O preço da maturidade

Outro sinal de evolução é o preço. A Netflix mantém um CPM médio de cerca de 30 dólares, com aumentos que podem chegar aos +40% quando se acrescentam camadas de segmentação (demográfica, geográfica ou de afinidade). Tarifas que, no lançamento, pareciam proibitivas, mas que hoje se alinham com plataformas premium como a Disney+ ou a Peacock.

“As tarifas base já são competitivas, mas os custos de targeting podem elevar o CPM real para níveis difíceis de justificar”, observa Ben Vaske, da Collective Measures.

A prioridade agora é demonstrar consistência e transparência, algo que ainda depende da integração com sistemas externos de verificação, frequência e atribuição.

Amazon, o acelerador

O grande movimento, porém, tem outro nome: Amazon.

A aliança entre as duas empresas — que permite aos anunciantes comprar inventário da Netflix diretamente através do DSP da Amazon, com comissões preferenciais — muda o mapa de poder. Na prática, uma parte significativa da compra publicitária da Netflix poderá ser feita dentro do ecossistema da Amazon, consolidando o seu DSP como porta de entrada para o vídeo premium global.

“Queremos encontrar-nos com os anunciantes onde quer que estejam, independentemente do DSP que utilizem. A integração com a Amazon é apenas o primeiro passo de uma colaboração mais ampla que se expandirá em 2026”, afirmou Amy Reinhard, presidente global de publicidade da Netflix.

A mensagem para a indústria é clara: a segmentação de audiências premium está a convergir com a lógica do retail media.

A arquitetura publicitária da Netflix

Por trás, a Netflix já opera com uma estrutura técnica consolidada. O seu stack combina a Magnite como SSP, um Ad Server próprio e integrações com os principais DSPs — Amazon, The Trade Desk, Google DV360, Yahoo e AJA — nos 12 mercados onde o serviço com anúncios está ativo.
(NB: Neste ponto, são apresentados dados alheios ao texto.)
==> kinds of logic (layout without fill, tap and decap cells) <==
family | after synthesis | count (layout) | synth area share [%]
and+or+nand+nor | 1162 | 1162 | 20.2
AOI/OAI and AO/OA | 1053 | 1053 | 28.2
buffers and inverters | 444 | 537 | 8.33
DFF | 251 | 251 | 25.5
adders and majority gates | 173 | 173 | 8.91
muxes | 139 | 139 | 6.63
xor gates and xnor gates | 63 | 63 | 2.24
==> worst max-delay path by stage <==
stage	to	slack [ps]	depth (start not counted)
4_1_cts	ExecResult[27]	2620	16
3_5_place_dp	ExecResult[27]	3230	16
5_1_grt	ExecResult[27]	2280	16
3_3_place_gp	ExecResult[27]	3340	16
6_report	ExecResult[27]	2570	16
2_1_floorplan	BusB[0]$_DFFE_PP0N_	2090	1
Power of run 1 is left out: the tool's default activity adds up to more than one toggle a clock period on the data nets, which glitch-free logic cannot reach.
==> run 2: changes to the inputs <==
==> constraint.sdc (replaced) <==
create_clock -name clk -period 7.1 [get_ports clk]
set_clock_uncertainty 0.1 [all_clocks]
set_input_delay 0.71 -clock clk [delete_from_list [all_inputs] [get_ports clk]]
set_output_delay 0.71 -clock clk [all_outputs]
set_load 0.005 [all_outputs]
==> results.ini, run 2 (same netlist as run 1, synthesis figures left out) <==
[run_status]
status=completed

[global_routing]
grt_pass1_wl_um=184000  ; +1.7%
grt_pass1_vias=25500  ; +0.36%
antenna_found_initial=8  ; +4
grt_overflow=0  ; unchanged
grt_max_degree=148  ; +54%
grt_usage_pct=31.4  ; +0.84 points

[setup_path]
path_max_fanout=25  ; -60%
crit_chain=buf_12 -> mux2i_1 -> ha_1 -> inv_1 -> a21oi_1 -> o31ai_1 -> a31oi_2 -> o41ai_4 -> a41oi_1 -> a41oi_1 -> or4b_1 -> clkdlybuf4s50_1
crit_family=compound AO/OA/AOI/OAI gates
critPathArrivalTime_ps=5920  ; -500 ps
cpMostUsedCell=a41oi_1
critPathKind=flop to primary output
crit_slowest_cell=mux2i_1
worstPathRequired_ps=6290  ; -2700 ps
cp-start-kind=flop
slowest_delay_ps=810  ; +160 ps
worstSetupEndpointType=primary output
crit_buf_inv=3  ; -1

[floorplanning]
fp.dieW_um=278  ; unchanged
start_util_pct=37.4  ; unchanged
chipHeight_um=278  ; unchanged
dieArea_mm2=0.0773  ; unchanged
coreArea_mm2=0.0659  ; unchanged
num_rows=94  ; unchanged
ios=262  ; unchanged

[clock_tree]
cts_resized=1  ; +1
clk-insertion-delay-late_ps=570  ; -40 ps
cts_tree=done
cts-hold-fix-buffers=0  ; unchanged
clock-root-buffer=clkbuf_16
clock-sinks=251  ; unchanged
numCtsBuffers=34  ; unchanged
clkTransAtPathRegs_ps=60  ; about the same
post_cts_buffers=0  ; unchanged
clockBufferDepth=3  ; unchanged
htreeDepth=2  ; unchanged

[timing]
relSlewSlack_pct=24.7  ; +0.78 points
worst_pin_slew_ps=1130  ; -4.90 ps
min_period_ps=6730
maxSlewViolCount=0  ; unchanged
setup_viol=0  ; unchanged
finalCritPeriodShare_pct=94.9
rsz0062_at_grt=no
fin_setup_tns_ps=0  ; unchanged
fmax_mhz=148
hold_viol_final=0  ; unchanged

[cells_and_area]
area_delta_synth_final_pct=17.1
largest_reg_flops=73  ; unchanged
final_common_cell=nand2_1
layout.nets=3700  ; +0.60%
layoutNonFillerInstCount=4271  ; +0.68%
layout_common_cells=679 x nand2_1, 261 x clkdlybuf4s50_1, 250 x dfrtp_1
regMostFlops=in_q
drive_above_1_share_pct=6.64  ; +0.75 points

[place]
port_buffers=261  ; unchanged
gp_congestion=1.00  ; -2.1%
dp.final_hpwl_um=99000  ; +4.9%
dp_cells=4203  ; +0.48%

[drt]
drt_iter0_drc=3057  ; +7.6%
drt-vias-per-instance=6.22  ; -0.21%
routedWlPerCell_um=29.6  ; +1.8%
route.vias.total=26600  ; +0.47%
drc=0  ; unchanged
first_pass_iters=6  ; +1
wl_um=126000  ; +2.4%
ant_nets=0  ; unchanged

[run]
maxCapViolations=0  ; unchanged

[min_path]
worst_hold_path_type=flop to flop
Além disso, está a expandir as segmentações baseadas em dados (educação, estado civil, rendimento, intenção de compra), o onboarding de dados first-party via LiveRamp, e uma API de planeamento para agências que permitirá previsões em tempo real até 2026. O objetivo é claro: controlar a infraestrutura, não apenas o inventário.

Interatividade, formatos e eventos: o diferencial criativo

A Netflix quer distinguir-se pela inovação nos formatos. Já testa nos EUA anúncios modulares interativos que se adaptam ao comportamento do espetador — e que poderão ser lançados globalmente em 2026. Paralelamente, os eventos em direto (como WWE Raw, SmackDown e NFL Christmas Slate) ganham peso com inserção dinâmica de anúncios.

As integrações de marca continuam a crescer em torno de títulos como Stranger Things, Emily in Paris ou The Witcher, reforçando a ideia de um ecossistema onde a publicidade faz parte da narrativa, e não apenas uma pausa entre cenas.

A leitura estrutural

A Netflix percebeu algo que a indústria tradicional esqueceu: não basta vender audiência, é preciso vender contexto.

Enquanto outras plataformas competem por volume, a Netflix aposta no controlo vertical da sua arquitetura publicitária — do Ad Server à planificação. A parceria com a Amazon não é tática, é estratégica: junta o conteúdo e dados de um gigante à infraestrutura de ativação do outro.

No futuro, essa interoperabilidade poderá redesenhar as fronteiras entre CTV e retail media, criando um território onde dados, audiências e atribuição se cruzam de forma integrada.

A Netflix já não pede licença à indústria para entrar na mesa das grandes. Deixou de competir por legitimidade e passou a disputar orçamento estrutural. O desafio agora é garantir consistência e transparência operacional num mercado em que cada métrica é escrutinada ao detalhe.

Com a Amazon como acelerador, a Magnite como fundação técnica e a LiveRamp como ponte de dados, a Netflix deixa oficialmente a fase de testes — e consolida-se como produto maduro no ecossistema publicitário global.